-------- LISTED ENTRIES --------

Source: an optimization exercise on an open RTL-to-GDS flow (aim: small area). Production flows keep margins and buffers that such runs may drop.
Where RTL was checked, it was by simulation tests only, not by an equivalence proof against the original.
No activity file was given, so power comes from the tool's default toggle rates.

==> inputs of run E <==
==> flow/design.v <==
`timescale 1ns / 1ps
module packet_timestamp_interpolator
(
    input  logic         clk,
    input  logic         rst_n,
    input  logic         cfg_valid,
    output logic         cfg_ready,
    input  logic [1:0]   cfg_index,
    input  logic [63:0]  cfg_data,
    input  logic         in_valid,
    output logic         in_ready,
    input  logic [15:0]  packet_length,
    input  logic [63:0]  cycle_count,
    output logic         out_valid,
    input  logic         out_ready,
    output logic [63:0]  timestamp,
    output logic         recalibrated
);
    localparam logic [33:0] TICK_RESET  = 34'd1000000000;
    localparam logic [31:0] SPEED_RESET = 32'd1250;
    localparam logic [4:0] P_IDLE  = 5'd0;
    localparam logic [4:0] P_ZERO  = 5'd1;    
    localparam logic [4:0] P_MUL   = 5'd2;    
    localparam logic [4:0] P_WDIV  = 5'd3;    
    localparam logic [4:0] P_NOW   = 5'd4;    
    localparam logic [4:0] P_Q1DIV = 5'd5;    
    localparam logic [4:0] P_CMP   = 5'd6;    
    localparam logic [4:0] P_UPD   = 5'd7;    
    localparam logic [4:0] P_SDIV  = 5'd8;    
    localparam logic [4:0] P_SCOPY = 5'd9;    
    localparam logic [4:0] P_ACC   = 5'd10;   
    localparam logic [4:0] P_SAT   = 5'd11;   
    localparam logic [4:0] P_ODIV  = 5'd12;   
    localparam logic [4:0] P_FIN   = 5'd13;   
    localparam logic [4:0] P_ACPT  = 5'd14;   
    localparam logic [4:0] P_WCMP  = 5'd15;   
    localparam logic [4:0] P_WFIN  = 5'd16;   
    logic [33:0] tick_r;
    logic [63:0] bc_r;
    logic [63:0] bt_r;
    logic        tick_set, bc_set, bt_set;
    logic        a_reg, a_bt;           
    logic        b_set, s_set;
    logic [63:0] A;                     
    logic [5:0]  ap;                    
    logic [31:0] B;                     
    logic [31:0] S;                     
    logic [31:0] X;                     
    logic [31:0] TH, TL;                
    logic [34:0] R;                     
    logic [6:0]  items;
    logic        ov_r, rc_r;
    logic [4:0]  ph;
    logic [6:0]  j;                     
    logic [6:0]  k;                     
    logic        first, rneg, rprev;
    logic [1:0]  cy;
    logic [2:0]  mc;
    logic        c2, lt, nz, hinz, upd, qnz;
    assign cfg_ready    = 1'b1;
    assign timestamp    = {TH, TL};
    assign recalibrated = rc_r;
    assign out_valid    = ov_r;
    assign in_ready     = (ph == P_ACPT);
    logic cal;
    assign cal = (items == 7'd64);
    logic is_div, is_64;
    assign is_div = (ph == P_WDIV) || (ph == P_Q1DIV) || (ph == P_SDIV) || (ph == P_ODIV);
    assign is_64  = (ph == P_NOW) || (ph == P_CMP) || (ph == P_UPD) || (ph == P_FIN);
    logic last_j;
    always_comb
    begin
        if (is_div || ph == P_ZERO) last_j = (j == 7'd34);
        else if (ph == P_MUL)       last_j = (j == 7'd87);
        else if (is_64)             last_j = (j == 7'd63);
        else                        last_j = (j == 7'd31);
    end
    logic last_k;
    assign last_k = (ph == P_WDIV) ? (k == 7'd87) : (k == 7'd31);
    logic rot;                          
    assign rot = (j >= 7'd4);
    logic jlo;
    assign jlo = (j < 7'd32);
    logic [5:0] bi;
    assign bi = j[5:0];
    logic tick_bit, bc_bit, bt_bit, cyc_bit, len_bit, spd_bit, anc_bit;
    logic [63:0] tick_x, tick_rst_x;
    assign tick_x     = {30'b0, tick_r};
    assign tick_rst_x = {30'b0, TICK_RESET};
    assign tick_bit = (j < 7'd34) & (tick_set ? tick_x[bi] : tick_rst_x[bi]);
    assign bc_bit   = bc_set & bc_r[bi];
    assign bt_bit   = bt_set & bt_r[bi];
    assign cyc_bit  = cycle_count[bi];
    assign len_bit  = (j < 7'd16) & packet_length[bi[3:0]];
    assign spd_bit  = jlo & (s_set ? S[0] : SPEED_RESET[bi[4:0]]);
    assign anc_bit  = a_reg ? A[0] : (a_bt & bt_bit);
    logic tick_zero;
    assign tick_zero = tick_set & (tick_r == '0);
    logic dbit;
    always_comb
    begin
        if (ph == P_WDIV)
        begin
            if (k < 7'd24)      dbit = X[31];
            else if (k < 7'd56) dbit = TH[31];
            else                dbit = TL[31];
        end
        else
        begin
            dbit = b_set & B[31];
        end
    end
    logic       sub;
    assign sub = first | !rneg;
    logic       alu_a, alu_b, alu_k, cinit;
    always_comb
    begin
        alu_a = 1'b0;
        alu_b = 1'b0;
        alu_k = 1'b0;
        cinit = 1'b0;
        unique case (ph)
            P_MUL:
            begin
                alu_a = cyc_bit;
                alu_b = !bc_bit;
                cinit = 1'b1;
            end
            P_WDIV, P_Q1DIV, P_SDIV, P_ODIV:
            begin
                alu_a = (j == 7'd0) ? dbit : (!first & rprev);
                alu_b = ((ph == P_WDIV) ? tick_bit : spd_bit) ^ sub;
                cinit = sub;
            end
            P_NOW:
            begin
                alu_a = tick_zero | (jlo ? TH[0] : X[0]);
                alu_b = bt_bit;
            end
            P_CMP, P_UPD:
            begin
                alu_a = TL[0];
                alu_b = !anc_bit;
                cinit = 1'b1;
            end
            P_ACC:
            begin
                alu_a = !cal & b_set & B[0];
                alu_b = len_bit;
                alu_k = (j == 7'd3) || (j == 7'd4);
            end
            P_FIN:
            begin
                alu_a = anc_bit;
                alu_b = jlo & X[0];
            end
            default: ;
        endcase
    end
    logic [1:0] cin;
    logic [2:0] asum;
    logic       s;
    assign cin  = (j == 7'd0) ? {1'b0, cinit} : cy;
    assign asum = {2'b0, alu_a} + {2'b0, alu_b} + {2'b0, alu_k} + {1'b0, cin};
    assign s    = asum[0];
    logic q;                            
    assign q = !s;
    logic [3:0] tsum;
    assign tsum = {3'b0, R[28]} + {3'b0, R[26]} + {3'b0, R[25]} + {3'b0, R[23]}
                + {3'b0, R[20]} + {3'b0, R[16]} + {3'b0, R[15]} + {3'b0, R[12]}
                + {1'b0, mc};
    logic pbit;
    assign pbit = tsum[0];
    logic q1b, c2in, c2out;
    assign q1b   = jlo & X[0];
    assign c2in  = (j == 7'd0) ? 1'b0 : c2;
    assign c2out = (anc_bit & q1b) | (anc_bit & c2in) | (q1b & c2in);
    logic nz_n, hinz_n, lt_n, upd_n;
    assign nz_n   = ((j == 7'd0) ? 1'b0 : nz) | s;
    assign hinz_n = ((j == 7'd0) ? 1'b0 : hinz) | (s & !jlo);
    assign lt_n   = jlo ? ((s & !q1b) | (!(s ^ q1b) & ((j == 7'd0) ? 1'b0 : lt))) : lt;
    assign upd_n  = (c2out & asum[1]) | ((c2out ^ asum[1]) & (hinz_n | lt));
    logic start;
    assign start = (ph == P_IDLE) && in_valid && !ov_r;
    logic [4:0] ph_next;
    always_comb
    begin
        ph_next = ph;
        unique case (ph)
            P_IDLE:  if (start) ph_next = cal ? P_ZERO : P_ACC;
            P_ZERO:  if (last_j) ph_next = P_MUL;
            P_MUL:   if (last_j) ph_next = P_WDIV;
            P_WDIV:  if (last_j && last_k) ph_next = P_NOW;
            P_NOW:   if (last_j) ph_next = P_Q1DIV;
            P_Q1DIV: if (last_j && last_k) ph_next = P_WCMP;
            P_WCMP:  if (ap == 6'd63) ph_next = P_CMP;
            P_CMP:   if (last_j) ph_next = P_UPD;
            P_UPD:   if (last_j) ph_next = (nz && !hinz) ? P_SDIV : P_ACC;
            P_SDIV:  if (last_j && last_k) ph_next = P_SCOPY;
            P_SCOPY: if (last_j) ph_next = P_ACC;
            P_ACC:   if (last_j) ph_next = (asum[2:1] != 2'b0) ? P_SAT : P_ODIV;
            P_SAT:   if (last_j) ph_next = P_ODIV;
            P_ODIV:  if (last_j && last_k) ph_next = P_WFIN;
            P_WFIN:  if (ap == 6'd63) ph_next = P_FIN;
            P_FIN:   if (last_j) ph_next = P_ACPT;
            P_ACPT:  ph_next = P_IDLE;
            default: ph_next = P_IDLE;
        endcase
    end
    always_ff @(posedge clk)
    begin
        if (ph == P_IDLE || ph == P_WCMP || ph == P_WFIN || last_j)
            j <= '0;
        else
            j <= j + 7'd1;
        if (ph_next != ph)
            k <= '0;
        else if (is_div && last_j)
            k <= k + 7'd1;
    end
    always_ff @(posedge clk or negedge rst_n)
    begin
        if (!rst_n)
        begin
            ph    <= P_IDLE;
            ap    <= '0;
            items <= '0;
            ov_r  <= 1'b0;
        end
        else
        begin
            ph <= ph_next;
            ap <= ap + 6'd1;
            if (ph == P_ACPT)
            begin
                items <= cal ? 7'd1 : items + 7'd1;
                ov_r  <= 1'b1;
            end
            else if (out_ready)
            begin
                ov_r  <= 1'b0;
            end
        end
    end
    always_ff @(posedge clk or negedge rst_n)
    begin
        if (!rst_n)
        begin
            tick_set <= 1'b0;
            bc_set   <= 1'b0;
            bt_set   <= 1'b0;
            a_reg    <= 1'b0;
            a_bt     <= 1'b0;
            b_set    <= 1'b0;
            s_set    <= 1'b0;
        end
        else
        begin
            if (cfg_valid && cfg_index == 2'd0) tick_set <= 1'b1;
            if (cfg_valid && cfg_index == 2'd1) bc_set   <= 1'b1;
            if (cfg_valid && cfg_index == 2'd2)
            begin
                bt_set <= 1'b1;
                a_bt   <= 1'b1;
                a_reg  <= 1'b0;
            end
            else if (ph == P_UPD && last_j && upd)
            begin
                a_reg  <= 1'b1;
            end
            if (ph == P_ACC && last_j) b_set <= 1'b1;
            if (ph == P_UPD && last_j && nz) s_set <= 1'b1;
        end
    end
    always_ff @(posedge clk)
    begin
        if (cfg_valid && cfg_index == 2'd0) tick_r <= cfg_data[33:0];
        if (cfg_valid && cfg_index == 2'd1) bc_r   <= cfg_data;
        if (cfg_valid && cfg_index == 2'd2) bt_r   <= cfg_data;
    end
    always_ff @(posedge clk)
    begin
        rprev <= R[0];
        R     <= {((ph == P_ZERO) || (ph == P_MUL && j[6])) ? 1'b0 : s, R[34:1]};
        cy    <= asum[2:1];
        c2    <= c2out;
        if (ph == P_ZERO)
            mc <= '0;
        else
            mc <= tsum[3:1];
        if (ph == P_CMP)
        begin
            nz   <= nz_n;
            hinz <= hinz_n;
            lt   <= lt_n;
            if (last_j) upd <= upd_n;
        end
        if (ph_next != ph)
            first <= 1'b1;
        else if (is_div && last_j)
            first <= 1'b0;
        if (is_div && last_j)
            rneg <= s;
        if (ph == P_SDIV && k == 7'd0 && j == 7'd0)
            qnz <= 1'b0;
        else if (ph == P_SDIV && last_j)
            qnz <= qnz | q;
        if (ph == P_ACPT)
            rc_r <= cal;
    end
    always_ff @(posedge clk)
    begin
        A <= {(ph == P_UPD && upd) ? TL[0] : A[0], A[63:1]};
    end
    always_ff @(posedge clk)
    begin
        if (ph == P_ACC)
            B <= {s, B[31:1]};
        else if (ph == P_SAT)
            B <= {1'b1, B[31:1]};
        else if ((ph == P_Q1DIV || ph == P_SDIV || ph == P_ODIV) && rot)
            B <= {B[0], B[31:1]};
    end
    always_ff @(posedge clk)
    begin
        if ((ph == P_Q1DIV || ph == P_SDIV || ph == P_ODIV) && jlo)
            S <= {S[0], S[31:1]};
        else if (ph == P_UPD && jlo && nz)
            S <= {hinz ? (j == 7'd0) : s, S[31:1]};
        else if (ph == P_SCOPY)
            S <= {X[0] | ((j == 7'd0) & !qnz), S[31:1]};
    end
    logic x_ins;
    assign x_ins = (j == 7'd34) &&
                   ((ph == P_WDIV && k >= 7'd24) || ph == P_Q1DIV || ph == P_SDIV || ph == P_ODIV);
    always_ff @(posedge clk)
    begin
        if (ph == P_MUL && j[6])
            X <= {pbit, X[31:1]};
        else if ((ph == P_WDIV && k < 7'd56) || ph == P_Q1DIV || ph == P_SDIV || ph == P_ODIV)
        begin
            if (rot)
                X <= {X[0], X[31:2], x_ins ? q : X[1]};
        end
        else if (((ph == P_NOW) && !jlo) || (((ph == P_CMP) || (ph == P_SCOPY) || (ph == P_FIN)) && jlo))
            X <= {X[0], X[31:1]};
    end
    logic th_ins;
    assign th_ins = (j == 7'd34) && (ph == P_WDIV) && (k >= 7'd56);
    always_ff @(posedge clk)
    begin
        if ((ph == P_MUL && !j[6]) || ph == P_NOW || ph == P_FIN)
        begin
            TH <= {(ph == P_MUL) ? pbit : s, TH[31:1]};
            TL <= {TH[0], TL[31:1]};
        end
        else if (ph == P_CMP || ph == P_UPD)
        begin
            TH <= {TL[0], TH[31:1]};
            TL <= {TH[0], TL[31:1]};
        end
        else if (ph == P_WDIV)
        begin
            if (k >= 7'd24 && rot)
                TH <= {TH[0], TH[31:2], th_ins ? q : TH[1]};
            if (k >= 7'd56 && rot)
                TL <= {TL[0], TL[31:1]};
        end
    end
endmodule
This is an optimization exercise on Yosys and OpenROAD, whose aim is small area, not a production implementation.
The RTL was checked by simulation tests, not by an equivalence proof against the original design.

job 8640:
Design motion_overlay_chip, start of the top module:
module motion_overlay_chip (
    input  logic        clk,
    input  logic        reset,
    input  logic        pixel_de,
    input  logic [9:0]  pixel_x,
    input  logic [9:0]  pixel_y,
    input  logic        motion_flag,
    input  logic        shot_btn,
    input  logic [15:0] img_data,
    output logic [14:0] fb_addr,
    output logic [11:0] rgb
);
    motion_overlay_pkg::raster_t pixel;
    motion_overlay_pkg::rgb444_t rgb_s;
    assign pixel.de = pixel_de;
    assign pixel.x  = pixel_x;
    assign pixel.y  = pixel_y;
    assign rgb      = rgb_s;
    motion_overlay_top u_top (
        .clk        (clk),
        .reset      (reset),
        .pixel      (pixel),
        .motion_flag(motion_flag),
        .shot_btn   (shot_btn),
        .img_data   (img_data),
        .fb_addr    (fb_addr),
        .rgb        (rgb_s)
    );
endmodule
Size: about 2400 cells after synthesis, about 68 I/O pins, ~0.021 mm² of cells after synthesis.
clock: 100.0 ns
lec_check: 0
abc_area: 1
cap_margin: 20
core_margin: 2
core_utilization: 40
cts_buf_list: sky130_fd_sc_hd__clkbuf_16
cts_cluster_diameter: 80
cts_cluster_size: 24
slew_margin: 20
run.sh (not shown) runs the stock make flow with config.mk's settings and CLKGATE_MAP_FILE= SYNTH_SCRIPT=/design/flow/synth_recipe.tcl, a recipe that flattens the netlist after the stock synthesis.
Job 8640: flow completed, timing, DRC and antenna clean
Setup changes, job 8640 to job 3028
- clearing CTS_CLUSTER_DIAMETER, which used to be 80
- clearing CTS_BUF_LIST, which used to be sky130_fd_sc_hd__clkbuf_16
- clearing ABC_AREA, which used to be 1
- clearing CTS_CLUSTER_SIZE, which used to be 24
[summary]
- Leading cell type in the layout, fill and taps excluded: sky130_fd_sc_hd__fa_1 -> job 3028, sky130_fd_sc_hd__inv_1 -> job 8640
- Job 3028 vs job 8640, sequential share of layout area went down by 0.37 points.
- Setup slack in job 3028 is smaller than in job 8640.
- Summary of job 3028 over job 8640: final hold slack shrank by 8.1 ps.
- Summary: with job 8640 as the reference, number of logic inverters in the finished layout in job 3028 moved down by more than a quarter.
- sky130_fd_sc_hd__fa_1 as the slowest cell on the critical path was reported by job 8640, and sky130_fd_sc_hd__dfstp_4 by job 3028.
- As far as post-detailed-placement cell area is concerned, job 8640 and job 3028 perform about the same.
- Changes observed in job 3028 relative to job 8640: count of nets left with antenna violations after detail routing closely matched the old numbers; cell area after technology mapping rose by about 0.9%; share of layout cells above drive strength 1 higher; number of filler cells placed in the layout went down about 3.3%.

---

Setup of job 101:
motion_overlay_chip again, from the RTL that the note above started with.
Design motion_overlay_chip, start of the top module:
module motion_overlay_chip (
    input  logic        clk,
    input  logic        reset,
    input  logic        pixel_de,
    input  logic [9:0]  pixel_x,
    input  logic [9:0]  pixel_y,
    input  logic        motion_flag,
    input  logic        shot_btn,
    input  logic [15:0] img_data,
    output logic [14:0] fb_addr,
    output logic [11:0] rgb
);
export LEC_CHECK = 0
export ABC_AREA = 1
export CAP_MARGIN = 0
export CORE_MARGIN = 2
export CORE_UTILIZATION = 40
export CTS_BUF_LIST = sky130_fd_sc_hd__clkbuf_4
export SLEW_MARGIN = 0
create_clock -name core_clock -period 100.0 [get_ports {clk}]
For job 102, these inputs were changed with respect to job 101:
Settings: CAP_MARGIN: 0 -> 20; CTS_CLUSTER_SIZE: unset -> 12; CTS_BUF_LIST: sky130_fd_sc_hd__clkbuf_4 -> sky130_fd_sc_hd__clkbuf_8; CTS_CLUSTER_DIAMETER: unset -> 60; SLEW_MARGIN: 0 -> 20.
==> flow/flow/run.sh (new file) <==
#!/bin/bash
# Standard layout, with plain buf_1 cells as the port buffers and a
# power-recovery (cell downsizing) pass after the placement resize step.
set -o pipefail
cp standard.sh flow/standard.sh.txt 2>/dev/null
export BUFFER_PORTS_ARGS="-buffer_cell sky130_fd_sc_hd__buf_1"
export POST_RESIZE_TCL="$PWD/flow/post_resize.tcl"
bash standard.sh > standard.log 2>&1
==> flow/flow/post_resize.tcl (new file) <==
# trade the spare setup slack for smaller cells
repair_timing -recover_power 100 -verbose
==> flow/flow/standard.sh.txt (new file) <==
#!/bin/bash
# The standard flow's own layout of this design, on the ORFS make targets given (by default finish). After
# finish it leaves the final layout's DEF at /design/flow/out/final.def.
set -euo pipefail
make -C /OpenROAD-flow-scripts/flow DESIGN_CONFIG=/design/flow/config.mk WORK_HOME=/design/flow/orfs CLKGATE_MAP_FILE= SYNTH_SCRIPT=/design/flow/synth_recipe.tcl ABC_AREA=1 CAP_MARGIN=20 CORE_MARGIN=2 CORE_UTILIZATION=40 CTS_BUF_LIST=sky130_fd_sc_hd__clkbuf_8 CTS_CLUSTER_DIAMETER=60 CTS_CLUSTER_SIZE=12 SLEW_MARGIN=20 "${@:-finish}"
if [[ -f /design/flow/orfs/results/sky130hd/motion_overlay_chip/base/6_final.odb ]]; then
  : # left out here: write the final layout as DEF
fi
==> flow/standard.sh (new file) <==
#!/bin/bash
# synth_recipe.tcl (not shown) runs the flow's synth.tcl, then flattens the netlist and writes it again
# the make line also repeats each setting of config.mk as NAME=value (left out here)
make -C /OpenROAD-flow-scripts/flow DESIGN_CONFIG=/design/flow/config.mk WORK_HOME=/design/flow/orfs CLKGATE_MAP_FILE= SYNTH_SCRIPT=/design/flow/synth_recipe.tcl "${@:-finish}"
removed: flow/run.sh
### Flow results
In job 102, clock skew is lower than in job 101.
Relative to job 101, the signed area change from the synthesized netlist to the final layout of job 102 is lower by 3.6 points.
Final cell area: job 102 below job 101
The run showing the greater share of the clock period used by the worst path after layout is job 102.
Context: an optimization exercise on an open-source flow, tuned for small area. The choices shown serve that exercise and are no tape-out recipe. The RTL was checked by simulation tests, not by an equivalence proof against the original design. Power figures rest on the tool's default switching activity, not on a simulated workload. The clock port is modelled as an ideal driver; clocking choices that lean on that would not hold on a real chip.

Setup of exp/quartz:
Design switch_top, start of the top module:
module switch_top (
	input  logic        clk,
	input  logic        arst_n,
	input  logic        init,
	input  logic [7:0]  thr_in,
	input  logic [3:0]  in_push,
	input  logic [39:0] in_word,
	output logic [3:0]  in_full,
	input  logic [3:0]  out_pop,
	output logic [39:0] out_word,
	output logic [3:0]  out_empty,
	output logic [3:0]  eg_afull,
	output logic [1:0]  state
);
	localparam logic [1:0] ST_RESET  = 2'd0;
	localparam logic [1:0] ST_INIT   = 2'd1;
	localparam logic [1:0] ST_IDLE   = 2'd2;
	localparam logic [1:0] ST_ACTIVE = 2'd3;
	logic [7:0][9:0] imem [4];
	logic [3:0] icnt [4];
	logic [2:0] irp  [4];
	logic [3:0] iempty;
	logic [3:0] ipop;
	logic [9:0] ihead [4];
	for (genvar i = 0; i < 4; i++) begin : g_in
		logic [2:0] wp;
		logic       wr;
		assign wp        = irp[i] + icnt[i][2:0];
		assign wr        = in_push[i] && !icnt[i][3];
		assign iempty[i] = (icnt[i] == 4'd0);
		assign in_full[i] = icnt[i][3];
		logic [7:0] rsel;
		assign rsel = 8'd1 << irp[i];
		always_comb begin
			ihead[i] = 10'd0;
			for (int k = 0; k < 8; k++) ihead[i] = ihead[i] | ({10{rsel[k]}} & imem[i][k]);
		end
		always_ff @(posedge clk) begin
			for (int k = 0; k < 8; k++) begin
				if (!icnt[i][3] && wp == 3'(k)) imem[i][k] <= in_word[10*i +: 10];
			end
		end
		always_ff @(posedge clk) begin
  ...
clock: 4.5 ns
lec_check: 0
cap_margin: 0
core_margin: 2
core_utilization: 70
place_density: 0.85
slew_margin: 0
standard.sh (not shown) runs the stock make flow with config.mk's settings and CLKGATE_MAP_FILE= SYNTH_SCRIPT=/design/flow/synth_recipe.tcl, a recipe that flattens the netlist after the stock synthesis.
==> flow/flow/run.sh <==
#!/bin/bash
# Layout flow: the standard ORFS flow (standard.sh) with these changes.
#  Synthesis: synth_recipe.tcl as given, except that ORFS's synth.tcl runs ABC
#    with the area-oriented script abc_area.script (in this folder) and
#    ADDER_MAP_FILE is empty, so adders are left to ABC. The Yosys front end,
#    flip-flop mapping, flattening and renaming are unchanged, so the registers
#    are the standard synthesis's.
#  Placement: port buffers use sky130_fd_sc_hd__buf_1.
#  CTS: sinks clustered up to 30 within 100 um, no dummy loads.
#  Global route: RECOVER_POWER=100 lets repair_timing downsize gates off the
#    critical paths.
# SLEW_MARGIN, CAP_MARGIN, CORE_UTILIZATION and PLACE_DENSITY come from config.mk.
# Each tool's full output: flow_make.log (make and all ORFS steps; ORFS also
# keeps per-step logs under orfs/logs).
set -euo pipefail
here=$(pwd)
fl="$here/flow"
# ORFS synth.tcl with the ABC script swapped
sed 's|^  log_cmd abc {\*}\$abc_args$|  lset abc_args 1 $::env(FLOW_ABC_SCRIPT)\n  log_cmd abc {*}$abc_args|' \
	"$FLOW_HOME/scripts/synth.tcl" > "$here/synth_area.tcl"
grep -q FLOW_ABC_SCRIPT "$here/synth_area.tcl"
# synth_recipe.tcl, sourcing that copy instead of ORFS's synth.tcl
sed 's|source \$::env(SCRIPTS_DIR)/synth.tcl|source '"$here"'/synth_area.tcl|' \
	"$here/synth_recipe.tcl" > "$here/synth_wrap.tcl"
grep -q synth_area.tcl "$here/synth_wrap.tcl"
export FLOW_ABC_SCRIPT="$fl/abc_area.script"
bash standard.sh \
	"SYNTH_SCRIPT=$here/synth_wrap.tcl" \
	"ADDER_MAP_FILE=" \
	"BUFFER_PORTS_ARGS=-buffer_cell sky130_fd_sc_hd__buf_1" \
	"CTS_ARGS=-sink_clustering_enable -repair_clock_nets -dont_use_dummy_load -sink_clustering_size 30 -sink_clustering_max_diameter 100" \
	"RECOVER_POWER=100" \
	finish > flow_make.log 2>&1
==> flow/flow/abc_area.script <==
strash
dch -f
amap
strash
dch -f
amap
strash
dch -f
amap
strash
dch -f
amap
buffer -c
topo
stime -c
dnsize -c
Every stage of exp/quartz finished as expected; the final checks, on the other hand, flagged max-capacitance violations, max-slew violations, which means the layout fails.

--------

- DESCRIPTION OF THE TASK
Nothing but the lines above from the one containing "logic start;" through the one containing "P_ZERO : P_ACC;" should appear in the answer, each repeated exactly.

- ANSWER BOX
    logic start;
    assign start = (ph == P_IDLE) && in_valid && !ov_r;
    logic [4:0] ph_next;
    always_comb
    begin
        ph_next = ph;
        unique case (ph)
            P_IDLE:  if (start) ph_next = cal ? P_ZERO : P_ACC;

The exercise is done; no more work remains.